Das Museum Berliner Arbeiterleben hatte gestern zum letzten Mal geöffnet: Auch der Plaste-Teller wird eingelagert

PRENZLAUER BERG Ab heute bleiben die Türen des Museums Berliner Arbeiterleben in der Husemannstraße 12 geschlossen. Die Ausstellung wird vorerst eingelagert. Ab 1996 soll sie im Märkischen Museum gezeigt werden.Das alte, schwarze Fahrrad, das an der Decke hängt, zieht die Aufmerksamkeit der Neunklässler auf sich. Während ihre Lehrerin von der Zeit um 1900 erzählt, betrachten die Schüler Stube, Kammer und Küche einer Arbeiterfamilie von vor 95 Jahren.Haidi Gottschalk, Geschichts- und Deutschlehrerin an der 2. Hauptschule in Hellersdorf, hat noch einmal die Chance genutzt, ihre Klasse in das Museum in der Husemannstraße 12 zu führen. Denn ab heute ist das 1987 entstandene Museum geschlossen. Die Senatskulturverwaltung könne die Miete für die etwa 200 Quadratmeter nicht mehr bezahlen, so Sprecher Ingolf Kern. Und die betrage 121 600 Mark inklusive Betriebskosten jährlich. Das Museum Berliner Arbeiterleben zeigte bis gestern neben der Arbeiterwohnung um 1900 auch eine Ausstellung zum Thema Brigadetagebücher 1960 bis 1990. Diese Ausstellung soll bis auf weiteres eingelagert werden.
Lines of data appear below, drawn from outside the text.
$ cat src/rtl/cpu_line_clkgen_seq.sv
module cpu_line_clkgen_seq
  import cpu_line_clkgen_pkg::*;
#(
  parameter int HALF_TICKS    = 7,
  parameter int STRETCH_TICKS = 2,
  parameter int LINE_CYCLES   = 65
) (
  input  logic                                   clk,
  input  logic                                   rst,
  output logic [$clog2(LINE_CYCLES)-1:0]         cycleCnt,
  output clk_strobe_t                            strobe
);

  localparam int NORM_LEN = 2 * HALF_TICKS;
  localparam int LONG_LEN = NORM_LEN + STRETCH_TICKS;
  localparam int TW       = $clog2(LONG_LEN + 1);
  localparam int CW       = $clog2(LINE_CYCLES);

  localparam logic [TW-1:0] NORM_LAST = TW'(NORM_LEN - 1);
  localparam logic [TW-1:0] LONG_LAST = TW'(LONG_LEN - 1);
  localparam logic [TW-1:0] NORM_LOW  = TW'(HALF_TICKS);
  localparam logic [TW-1:0] LONG_LOW  = TW'(HALF_TICKS + STRETCH_TICKS);
  localparam logic [CW-1:0] LAST_CYC  = CW'(LINE_CYCLES - 1);

  logic [TW-1:0] tickCnt;
  logic [TW-1:0] tickNext;
  logic [CW-1:0] cycNext;
  logic [TW-1:0] curLast;
  logic [TW-1:0] nextLast;
  logic [TW-1:0] nextLow;
  logic          endOfCycle;
  logic          nextLong;

  always_comb begin
    curLast    = (cycleCnt == LAST_CYC) ? LONG_LAST : NORM_LAST;
    endOfCycle = (tickCnt == curLast);
    if (endOfCycle) begin
      tickNext = '0;
      cycNext  = (cycleCnt == LAST_CYC) ? '0 : cycleCnt + 1'b1;
    end else begin
      tickNext = tickCnt + 1'b1;
      cycNext  = cycleCnt;
    end
    nextLong = (cycNext == LAST_CYC);
    nextLow  = nextLong ? LONG_LOW : NORM_LOW;
    nextLast = nextLong ? LONG_LAST : NORM_LAST;

    strobe.phaseHigh = (tickNext >= nextLow);
    strobe.edgeGuard = (tickNext == '0) || (tickNext == nextLow - 1'b1) ||
                       (tickNext == nextLow) || (tickNext == nextLast);
    strobe.lineBegin = (tickNext == '0) && (cycNext == '0);
    strobe.longCycle = nextLong;
  end

  always_ff @(posedge clk) begin
    if (rst) begin
      tickCnt  <= '0;
      cycleCnt <= '0;
    end else begin
      tickCnt  <= tickNext;
      cycleCnt <= cycNext;
    end
  end

  // cycle index never leaves its range
  a_r4_cycle_range: assert property (@(posedge clk) disable iff (rst)
    cycleCnt <= LAST_CYC);

  // the last cycle of a line is followed by cycle 0
  a_r4_wrap: assert property (@(posedge clk) disable iff (rst)
    (cycleCnt == LAST_CYC && tickCnt == LONG_LAST) |=> cycleCnt == '0);

  // only the stretched cycle may reach its extra ticks
  a_r3_tick_bound: assert property (@(posedge clk) disable iff (rst)
    (cycleCnt != LAST_CYC) |-> tickCnt <= NORM_LAST);

  // inside a cycle the tick counter advances by one
  a_r2_tick_step: assert property (@(posedge clk) disable iff (rst)
    (tickCnt != NORM_LAST && tickCnt != LONG_LAST) |=>
      tickCnt == $past(tickCnt) + 1'b1);

endmodule

$ cat src/rtl/cpu_line_clkgen_phase.sv
module cpu_line_clkgen_phase
  import cpu_line_clkgen_pkg::*;
(
  input  logic        clk,
  input  logic        rst,
  input  clk_strobe_t strobe,
  output logic        phi0,
  output logic        phi1,
  output logic        phi2,
  output logic        lineStart
);

  always_ff @(posedge clk) begin
    if (rst) begin
      phi0      <= 1'b0;
      phi1      <= 1'b0;
      phi2      <= 1'b0;
      lineStart <= 1'b1;
    end else begin
      phi0      <= strobe.phaseHigh;
      phi1      <= !strobe.phaseHigh && !strobe.edgeGuard;
      phi2      <= strobe.phaseHigh && !strobe.edgeGuard;
      lineStart <= strobe.lineBegin;
    end
  end

  // the two derived clocks never overlap
  a_r8_no_overlap: assert property (@(posedge clk) disable iff (rst)
    !(phi1 && phi2));

  // phi1 stays inside the low half
  a_r6_phi1_low: assert property (@(posedge clk) disable iff (rst)
    phi1 |-> !phi0);

  // phi2 stays inside the high half
  a_r7_phi2_high: assert property (@(posedge clk) disable iff (rst)
    phi2 |-> phi0);

  // phi1 is low on the tick phi0 falls
  a_r6_fall_guard: assert property (@(posedge clk) disable iff (rst)
    $fell(phi0) |-> !phi1);

  // phi2 is low on the tick phi0 rises
  a_r7_rise_guard: assert property (@(posedge clk) disable iff (rst)
    $rose(phi0) |-> !phi2);

  // the line strobe lasts a single tick
  a_r5_one_tick: assert property (@(posedge clk) disable iff (rst)
    lineStart |=> !lineStart);

endmodule

$ cat src/rtl/cpu_line_clkgen.sv
module cpu_line_clkgen
  import cpu_line_clkgen_pkg::*;
#(
  parameter int HALF_TICKS    = 7,
  parameter int STRETCH_TICKS = 2,
  parameter int LINE_CYCLES   = 65
) (
  input  logic                            clk,
  input  logic                            rst,
  output logic                            phi0,
  output logic                            phi1,
  output logic                            phi2,
  output logic [$clog2(LINE_CYCLES)-1:0]  cycleIdx,
  output logic                            lineStart
);

  clk_strobe_t strobe;

  cpu_line_clkgen_seq #(
    .HALF_TICKS   (HALF_TICKS),
    .STRETCH_TICKS(STRETCH_TICKS),
    .LINE_CYCLES  (LINE_CYCLES)
  ) i_seq (
    .clk     (clk),
    .rst     (rst),
    .cycleCnt(cycleIdx),
    .strobe  (strobe)
  );

  cpu_line_clkgen_phase i_phase (
    .clk      (clk),
    .rst      (rst),
    .strobe   (strobe),
    .phi0     (phi0),
    .phi1     (phi1),
    .phi2     (phi2),
    .lineStart(lineStart)
  );

endmodule

$ cat config.mk
export PLATFORM = sky130hd
export DESIGN_NAME = cpu_line_clkgen
export DESIGN_NICKNAME = d
export VERILOG_FILES = /design/src/rtl/cpu_line_clkgen_pkg.sv /design/src/rtl/cpu_line_clkgen_seq.sv /design/src/rtl/cpu_line_clkgen_phase.sv /design/src/rtl/cpu_line_clkgen.sv
export SDC_FILE = /design/constraint.sdc
export NUM_CORES = 1
export LEC_CHECK = 0
export BUFFER_PORTS_ARGS = -buffer_cell sky130_fd_sc_hd__buf_2
export CAP_MARGIN = 20
export CORE_MARGIN = 2
export CORE_UTILIZATION = 35
export DETAILED_ROUTE_END_ITERATION = 6
export SYNTH_ARGS = -nofsm -noshare
export SYNTH_HDL_FRONTEND = slang
export SYNTH_SLANG_ARGS = --single-unit
$ cat constraint.sdc
create_clock -name clk -period 2.9 [get_ports clk]
set_input_delay 0.87 -clock clk [delete_from_list [all_inputs] [get_ports clk]]
set_output_delay 0.87 -clock clk [all_outputs]
set_load 0.01 [all_outputs]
In die Räume, durch einen Hausflur von der Arbeiterwohnung getrennt, soll eine Seniorenfreizeitstätte des Bezirks Prenzlauer Berg einziehen. "Die Senioren werden dann die Führungen durch Stube, Küche und Kammer übernehmen", so Museumsleiter Tobias Böhm.Mit der Ausstellung verschwindet auch ein Plakat, das stolz verkündet: "Der polytechnische Unterricht erweckt die Liebe zur sozialistischen Arbeit " Auch der beliebte Dreinapf-Teller aus Plaste, zu DDR-Zeiten in jeder Kantine zu finden, wird nicht mehr zu sehen sein.Die Lehrerin aus Hellersdorf findet es schade um das Museum: "Gerade für solche Schüler, mit denen ich hier bin, ist Unterricht pur sehr anstrengend. Das hier ist Lehrstoff zum Anfassen." Ihre Schüler finden besonders die Arbeiterwohnung interessant. Etwa 900 Besucher kamen monatlich in das Museum im Prenzlauer Berg, darunter viele Touristen aus West- und Nordeuropa, berichtet Böhm. Auch viele Berliner Klassen hätten sich zu Führungen angemeldet. Bis zum 30. Juni gilt noch der Mietvertrag für das Museum. Bis dahin muß die Ausstellung abgebaut sein. Dennoch gibt es eine Hoffnung. Ab dem kommenden Jahr soll die Ausstellung im Märkischen Museum wieder zu sehen sein. Die Mitarbeiter, alle Angestellte der Senatskulturverwaltung, haben bereits eine neue Aufgabe: Sie bereiten eine Ausstellung über die Berliner Werkzeugmaschinenfabrik vor.